Azure / azure-sdk-for-java

This repository is for active development of the Azure SDK for Java. For consumers of the SDK we recommend visiting our public developer docs at https://docs.microsoft.com/java/azure/ or our versioned developer docs at https://azure.github.io/azure-sdk-for-java.
MIT License
2.33k stars 1.97k forks source link

Setting Up Text To Speech Service With Private Endpoint Results With 404 #28549

Closed lironres closed 2 years ago

lironres commented 2 years ago

Hi all, I am trying to deploy a Java application that uses the Speech SDK for TTS conversion, working with a common Azure regions (US West) works great, but switching to use a private endpoint results in HTTP error 404 being returned from the remote Speech Service I've opened in my Azure account.
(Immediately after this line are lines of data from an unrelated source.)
===== src/tcrb_pkg.sv =====
// Constants and types for the third timer/counter with capture and reload.
// Assumes a CPU that reaches the block through a byte-wide register port.
package tcrb_pkg;

  // ==========================================================
  // Register port addresses
  localparam logic [2:0] TCRB_ADDR_CONTROL = 3'h0;
  localparam logic [2:0] TCRB_ADDR_COUNT_LOW = 3'h1;
  localparam logic [2:0] TCRB_ADDR_COUNT_HIGH = 3'h2;
  localparam logic [2:0] TCRB_ADDR_CAPTURE_LOW = 3'h3;
  localparam logic [2:0] TCRB_ADDR_CAPTURE_HIGH = 3'h4;

  // ==========================================================
  // Control bit positions
  localparam int TCRB_BIT_OVERFLOW = 7;
  localparam int TCRB_BIT_EXTERNAL = 6;
  localparam int TCRB_BIT_RX_SEL = 5;
  localparam int TCRB_BIT_TX_SEL = 4;
  localparam int TCRB_BIT_EXT_EN = 3;
  localparam int TCRB_BIT_RUN = 2;
  localparam int TCRB_BIT_COUNTER = 1;
  localparam int TCRB_BIT_CAPTURE = 0;

  // ==========================================================
  // Reset values and timing
  localparam logic [7:0] TCRB_CONTROL_RESET = 8'h00;
  localparam logic [15:0] TCRB_COUNT_RESET = 16'h0000;
  localparam logic [15:0] TCRB_CAPTURE_RESET = 16'h0000;
  localparam logic [15:0] TCRB_COUNT_MAX = 16'hFFFF;
  // One machine cycle is twelve oscillator periods
  localparam int TCRB_MACHINE_CLOCKS = 12;
  localparam logic [3:0] TCRB_PRESCALE_LAST = 4'(TCRB_MACHINE_CLOCKS - 1);

  // ==========================================================
  // Carried types
  typedef struct packed {
    logic overflowFlag;
    logic externalEventFlag;
    logic rxClockSelect;
    logic txClockSelect;
    logic externalEnable;
    logic runControl;
    logic counterSelect;
    logic captureReloadSelect;
  } tcrb_ctrl_t;

  typedef struct packed {
    logic port1Rx;
    logic port1Tx;
    logic port2Rx;
    logic port2Tx;
  } tcrb_baud_t;

endpackage : tcrb_pkg
File: src/verilog/pes_defs.vh
`ifndef PES_DEFS_VH
`define PES_DEFS_VH

// register offsets (16-bit address space)
`define PES_ADDR_PHASE_EVENT    16'he600
`define PES_ADDR_PHASE_NOLOAD   16'he608
`define PES_ADDR_MAIN_STATUS    16'he602
`define PES_ADDR_MAIN_MASK      16'he604
`define PES_ADDR_DIP_CYCLES     16'he606

// phase event field positions (low bit of each 3-bit group)
`define PES_EV_OC_LSB           3
`define PES_EV_OV_LSB           9
`define PES_EV_DIP_LSB          12
// no-load field positions
`define PES_NL_TOTAL_LSB        0
`define PES_NL_FUND_LSB         3
`define PES_NL_APP_LSB          6
// main status bit positions
`define PES_ST_NL_TOTAL         0
`define PES_ST_NL_FUND          1
`define PES_ST_NL_APP           2
`define PES_ST_DIP              16
`define PES_ST_OC               17
`define PES_ST_OV               18

// reset values
`define PES_RST_STATUS16        16'h0000
`define PES_RST_MAIN32          32'h0000_0000
`define PES_RST_DIP_CYCLES      8'h03

`endif

File: src/verilog/pes_status_bank.v
// Our own choice: the plain strobed port.
`timescale 1ns/1ns
`include "pes_defs.vh"

module pes_status_bank (
  // clock and reset
  input  wire        sys_clk,
  input  wire        srst,
  // register port
  input  wire [15:0] reg_addr,
  input  wire [31:0] reg_wdata,
  input  wire        reg_wr,
  input  wire        reg_rd,
  output reg  [31:0] reg_rdata,
  // per-phase detector inputs (bit 0 = phase a) and the shared half cycle tick
  input  wire [2:0]  overcurrent_hit,
  input  wire [2:0]  overvoltage_hit,
  input  wire [2:0]  below_dip_level,
  input  wire        half_cycle_tick,
  input  wire [2:0]  total_noload_cond,
  input  wire [2:0]  fundamental_noload_cond,
  input  wire [2:0]  apparent_noload_cond,
  // interrupt
  output reg         irq
);

  // per-phase and shared register state
  reg  [2:0]  overcurrent_phase_bits;
  reg  [2:0]  overvoltage_phase_bits;
  reg  [2:0]  dip_state_bits;
  reg  [2:0]  total_power_noload_bits;
  reg  [2:0]  fundamental_noload_bits;
  reg  [2:0]  apparent_noload_bits;
  reg  [7:0]  dip_half_cycle_count;
  reg  [7:0]  dip_cnt [0:2];
  reg  [31:0] main_interrupt_status;
  reg  [31:0] main_interrupt_mask;
  reg  [2:0]  next_dip_state;
  reg  [2:0]  dip_flip;
  reg  [31:0] ev_set;
  reg  [31:0] next_rdata;
  wire [15:0] phase_event_status;
  wire [15:0] phase_noload_status;
  wire        wr_status;
  wire        wr_mask;
  wire        wr_cycles;
  integer     i;
  integer     j;

  // word decode shared by read and write paths
  function hit;
    input [15:0] a;
    input [15:0] b;
    begin
      hit = (a == b);
    end
  endfunction

  assign wr_status = reg_wr & hit(reg_addr, `PES_ADDR_MAIN_STATUS);
  assign wr_mask   = reg_wr & hit(reg_addr, `PES_ADDR_MAIN_MASK);
  assign wr_cycles = reg_wr & hit(reg_addr, `PES_ADDR_DIP_CYCLES);

  // register images; unused bits are hard zero
  assign phase_event_status  = {1'b0, dip_state_bits, overvoltage_phase_bits,
                                3'b000, overcurrent_phase_bits, 3'b000};
  assign phase_noload_status = {7'h00, apparent_noload_bits,
                                fundamental_noload_bits, total_power_noload_bits};

  // dip qualification: a level must persist for the programmed half cycles
  always @* begin
    next_dip_state = dip_state_bits;
    for (i = 0; i < 3; i = i + 1) begin
      if (below_dip_level[i] != dip_state_bits[i] && half_cycle_tick &&
          dip_cnt[i] + 8'h01 >= dip_half_cycle_count) begin
        next_dip_state[i] = below_dip_level[i];
      end
    end
    dip_flip = next_dip_state ^ dip_state_bits;
  end

  // events raised into the main status this cycle
  always @* begin
    ev_set = 32'h0000_0000;
    ev_set[`PES_ST_OC]       = |overcurrent_hit;
    ev_set[`PES_ST_OV]       = |overvoltage_hit;
    ev_set[`PES_ST_DIP]      = |dip_flip;
    ev_set[`PES_ST_NL_TOTAL] = |(total_noload_cond & ~total_power_noload_bits);
    ev_set[`PES_ST_NL_FUND]  = |(fundamental_noload_cond & ~fundamental_noload_bits);
    ev_set[`PES_ST_NL_APP]   = |(apparent_noload_cond & ~apparent_noload_bits);
  end

  // per-phase bits: set by hardware; a main status write clears the overcurrent and overvoltage ones
  always @(posedge sys_clk) begin
    if (srst) begin
      overcurrent_phase_bits  <= 3'h0;
      overvoltage_phase_bits  <= 3'h0;
      dip_state_bits          <= 3'h0;
      total_power_noload_bits <= 3'h0;
      fundamental_noload_bits <= 3'h0;
      apparent_noload_bits    <= 3'h0;
      for (j = 0; j < 3; j = j + 1) begin
        dip_cnt[j] <= 8'h00;
      end
    end else begin
      // phase source bits are rearmed when software clears the main flag
      if (wr_status && reg_wdata[`PES_ST_OC]) begin
        overcurrent_phase_bits <= overcurrent_hit;
      end else begin
        overcurrent_phase_bits <= overcurrent_phase_bits | overcurrent_hit;
      end
      if (wr_status && reg_wdata[`PES_ST_OV]) begin
        overvoltage_phase_bits <= overvoltage_hit;
      end else begin
        overvoltage_phase_bits <= overvoltage_phase_bits | overvoltage_hit;
      end
      dip_state_bits          <= next_dip_state;
      total_power_noload_bits <= total_noload_cond;
      fundamental_noload_bits <= fundamental_noload_cond;
      apparent_noload_bits    <= apparent_noload_cond;
      // counter restarts whenever the level agrees with the state
      for (j = 0; j < 3; j = j + 1) begin
        if (below_dip_level[j] == dip_state_bits[j] || dip_flip[j]) begin
          dip_cnt[j] <= 8'h00;
        end else if (half_cycle_tick && dip_cnt[j] != 8'hff) begin
          dip_cnt[j] <= dip_cnt[j] + 8'h01;
        end
      end
    end
  end

  // main status: write one to clear, a new event wins over the clear
  always @(posedge sys_clk) begin
    if (srst) begin
      main_interrupt_status <= `PES_RST_MAIN32;
      main_interrupt_mask   <= `PES_RST_MAIN32;
      dip_half_cycle_count  <= `PES_RST_DIP_CYCLES;
    end else begin
      main_interrupt_status <= (main_interrupt_status & ~(wr_status ? reg_wdata : 32'h0))
                               | ev_set;
      if (wr_mask) begin
        main_interrupt_mask <= reg_wdata;
      end
      if (wr_cycles) begin
        dip_half_cycle_count <= reg_wdata[7:0];
      end
    end
  end

  // read mux; writes to the two status words fall through unused
  always @* begin
    if (hit(reg_addr, `PES_ADDR_PHASE_EVENT)) begin
      next_rdata = {16'h0000, phase_event_status};
    end else if (hit(reg_addr, `PES_ADDR_PHASE_NOLOAD)) begin
      next_rdata = {16'h0000, phase_noload_status};
    end else if (hit(reg_addr, `PES_ADDR_MAIN_STATUS)) begin
      next_rdata = main_interrupt_status;
    end else if (hit(reg_addr, `PES_ADDR_MAIN_MASK)) begin
      next_rdata = main_interrupt_mask;
    end else if (hit(reg_addr, `PES_ADDR_DIP_CYCLES)) begin
      next_rdata = {24'h000000, dip_half_cycle_count};
    end else begin
      next_rdata = 32'h0000_0000; // unmapped reads zero
    end
  end

  // read data stands only in the cycle after the strobe
  always @(posedge sys_clk) begin
    if (srst) begin
      reg_rdata <= 32'h0000_0000;
      irq       <= 1'b0;
    end else begin
      reg_rdata <= reg_rd ? next_rdata : 32'h0000_0000;
      // one cycle of latency on irq keeps the output straight from a flop
      irq       <= |(main_interrupt_status & main_interrupt_mask);
    end
  end

endmodule // pes_status_bank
I'm setting up the SpeechConfig instance using the following pretty straightforward method

private static final String ENDPOINT_TEMPLATE = "wss://%s.cognitiveservices.azure.com";

private SpeechSynthesizer setupSpeechSynthesizer(SpeechServicesProperties.Engine engine, String key, String customDomainName,
                                                 SpeechSynthesisOutputFormat outputFormat) {
    log.info("Creating speech synthesizer for language {} with speaker {}...", engine.getLanguage(), engine.getVoiceName());
    SpeechConfig speechConfig = SpeechConfig.fromHost(URI.create(String.format(ENDPOINT_TEMPLATE, customDomainName)), key);
    speechConfig.setSpeechSynthesisLanguage(engine.getLanguage());
    speechConfig.setSpeechSynthesisVoiceName(engine.getVoiceName());
    speechConfig.setSpeechSynthesisOutputFormat(outputFormat);
    return new SpeechSynthesizer(speechConfig, null);
}

But the convesion fails and the following error log is being printed out.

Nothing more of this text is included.